● PROVIDED RECORDS
File: src/rtl/prog_run_ctrl.sv
// -----------------------------------------------------------------------------
// prog_run_ctrl
//
// Run controller for the FEC processor core. Each falling edge of start
// launches the next program (round-robin over NPROG programs). It loads the
// PC with the program base address, runs until the decoder reports a halt
// instruction or the watchdog expires, retires the pipeline during a short
// drain window, and then raises ack. A rising edge of start either
// acknowledges a finished program or aborts one in flight.
//
// Optional feature (compile-time macro PROG_RUN_CTRL_CYCCNT_EN):
//   When defined, adds output run_cycles, the RUN cycle count of the last
//   completed or aborted run.
//
// Ports:
//   clk          in   system clock, rising edge
//   reset        in   asynchronous reset, active low
//   start        in   bench level; fall = launch request, rise = ack / abort
//   halt_insn    in   decoder flag: current instruction is a halt
//   pc_load      out  one-cycle pulse: PC loads pc_load_val
//   pc_load_val  out  [A-1:0] program base address (prog_idx * PROG_STRIDE)
//   pc_hold      out  PC holds its value
//   run_en       out  enables register-file and data-memory writes
//   ack          out  program complete (level)
//   timeout      out  last run ended by the watchdog; sticky until next launch
//   prog_idx     out  [1:0] index of the current or last program
//   run_cycles   out  [11:0] (macro only) RUN cycles of the last run
//
// Handshake: start is a level owned by the bench. Only its sampled edges
// matter: a fall in IDLE launches; a rise in DONE acknowledges; a rise in
// LAUNCH/RUN/DRAIN aborts. Sub-cycle glitches are not seen.
// -----------------------------------------------------------------------------
module prog_run_ctrl #(
    parameter int A            = 10,
    parameter int NPROG        = 3,
    parameter int PROG_STRIDE  = 256,
    parameter int MAX_CYCLES   = 4095,
    parameter int DRAIN_CYCLES = 2
) (
    input  logic         clk,
    input  logic         reset,
    input  logic         start,
    input  logic         halt_insn,
    output logic         pc_load,
    output logic [A-1:0] pc_load_val,
    output logic         pc_hold,
    output logic         run_en,
    output logic         ack,
    output logic         timeout,
    output logic [1:0]   prog_idx
`ifdef PROG_RUN_CTRL_CYCCNT_EN
    ,
    output logic [11:0]  run_cycles
`endif
);

    typedef enum logic [2:0] {
        IDLE   = 3'd0,
        LAUNCH = 3'd1,
        RUN    = 3'd2,
        DRAIN  = 3'd3,
        DONE   = 3'd4
    } state_t;

    state_t       state;
    state_t       state_next;
    logic         start_q;
    logic         fall;
    logic         rise;
    logic [11:0]  cyc_cnt;
    logic [11:0]  cyc_cnt_next;
    logic [11:0]  cyc_inc;
    logic [2:0]   drain_cnt;
    logic [2:0]   drain_cnt_next;
    logic [1:0]   idx_next;
    logic         timeout_next;
    logic         pc_load_next;
    logic         pc_hold_next;
    logic         run_en_next;
    logic         ack_next;
    logic [A-1:0] pc_load_val_next;

    assign fall    = start_q & ~start;
    assign rise    = ~start_q & start;
    assign cyc_inc = cyc_cnt + 12'd1;

    // Next-state logic. Every output is a flop loaded from a decode of the
    // next state, so outputs change on the same edge as the state.
    always_comb begin
        state_next     = state;
        cyc_cnt_next   = cyc_cnt;
        drain_cnt_next = drain_cnt;
        idx_next       = prog_idx;
        timeout_next   = timeout;

        case (state)
            IDLE: begin
                // A rise here is meaningless and is ignored.
                if (fall) begin
                    state_next   = LAUNCH;
                    cyc_cnt_next = 12'd0;
                    timeout_next = 1'b0;
                end
            end
            LAUNCH: begin
                if (rise) state_next = IDLE;
                else      state_next = RUN;
            end
            RUN: begin
                // cyc_inc counts the current RUN cycle, so the watchdog
                // ends the run after exactly MAX_CYCLES RUN cycles.
                cyc_cnt_next = cyc_inc;
                if (rise) begin
                    state_next = IDLE;
                end else if (halt_insn) begin
                    // Halt takes priority over a watchdog hit in the same cycle.
                    state_next     = DRAIN;
                    drain_cnt_next = 3'd0;
                    timeout_next   = 1'b0;
                end else if (cyc_inc == 12'(MAX_CYCLES)) begin
                    state_next     = DRAIN;
                    drain_cnt_next = 3'd0;
                    timeout_next   = 1'b1;
                end
            end
            DRAIN: begin
                if (rise) begin
                    state_next = IDLE;
                end else if (drain_cnt == 3'(DRAIN_CYCLES - 1)) begin
                    state_next = DONE;
                end else begin
                    drain_cnt_next = drain_cnt + 3'd1;
                end
            end
            DONE: begin
                if (rise) begin
                    state_next = IDLE;
                    idx_next   = (prog_idx == 2'(NPROG - 1)) ? 2'd0 : prog_idx + 2'd1;
                end
            end
            default: begin
                state_next = IDLE;
            end
        endcase
    end

    // Output decode of the next state.
    always_comb begin
        pc_load_next     = (state_next == LAUNCH);
        pc_hold_next     = !((state_next == LAUNCH) || (state_next == RUN));
        run_en_next      = (state_next == RUN) || (state_next == DRAIN);
        ack_next         = (state_next == DONE);
        pc_load_val_next = A'(idx_next) * A'(PROG_STRIDE);
    end

    always_ff @(posedge clk or negedge reset) begin
        if (!reset) begin
            state       <= IDLE;
            start_q     <= 1'b0;
            prog_idx    <= 2'd0;
            cyc_cnt     <= 12'd0;
            drain_cnt   <= 3'd0;
            pc_load     <= 1'b0;
            pc_load_val <= '0;
            pc_hold     <= 1'b1;
            run_en      <= 1'b0;
            ack         <= 1'b0;
            timeout     <= 1'b0;
        end else begin
            state       <= state_next;
            start_q     <= start;
            prog_idx    <= idx_next;
            cyc_cnt     <= cyc_cnt_next;
            drain_cnt   <= drain_cnt_next;
            pc_load     <= pc_load_next;
            pc_load_val <= pc_load_val_next;
            pc_hold     <= pc_hold_next;
            run_en      <= run_en_next;
            ack         <= ack_next;
            timeout     <= timeout_next;
        end
    end

`ifdef PROG_RUN_CTRL_CYCCNT_EN
    // Captured when RUN is left for any reason (halt, watchdog, abort);
    // cleared when the next program launches.
    always_ff @(posedge clk or negedge reset) begin
        if (!reset) begin
            run_cycles <= 12'd0;
        end else if (state == RUN && state_next != RUN) begin
            run_cycles <= cyc_inc;
        end else if (state_next == LAUNCH && state != LAUNCH) begin
            run_cycles <= 12'd0;
        end
    end
`endif

endmodule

● TO DO
Taking the line with "end else if (cyc_inc" as the first and the line with "(state_next == DONE);" as the last, retype that stretch of the data above exactly, with no other lines.

● RESULT FOR THIS TASK
                end else if (cyc_inc == 12'(MAX_CYCLES)) begin
                    state_next     = DRAIN;
                    drain_cnt_next = 3'd0;
                    timeout_next   = 1'b1;
                end
            end
            DRAIN: begin
                if (rise) begin
                    state_next = IDLE;
                end else if (drain_cnt == 3'(DRAIN_CYCLES - 1)) begin
                    state_next = DONE;
                end else begin
                    drain_cnt_next = drain_cnt + 3'd1;
                end
            end
            DONE: begin
                if (rise) begin
                    state_next = IDLE;
                    idx_next   = (prog_idx == 2'(NPROG - 1)) ? 2'd0 : prog_idx + 2'd1;
                end
            end
            default: begin
                state_next = IDLE;
            end
        endcase
    end

    // Output decode of the next state.
    always_comb begin
        pc_load_next     = (state_next == LAUNCH);
        pc_hold_next     = !((state_next == LAUNCH) || (state_next == RUN));
        run_en_next      = (state_next == RUN) || (state_next == DRAIN);
        ack_next         = (state_next == DONE);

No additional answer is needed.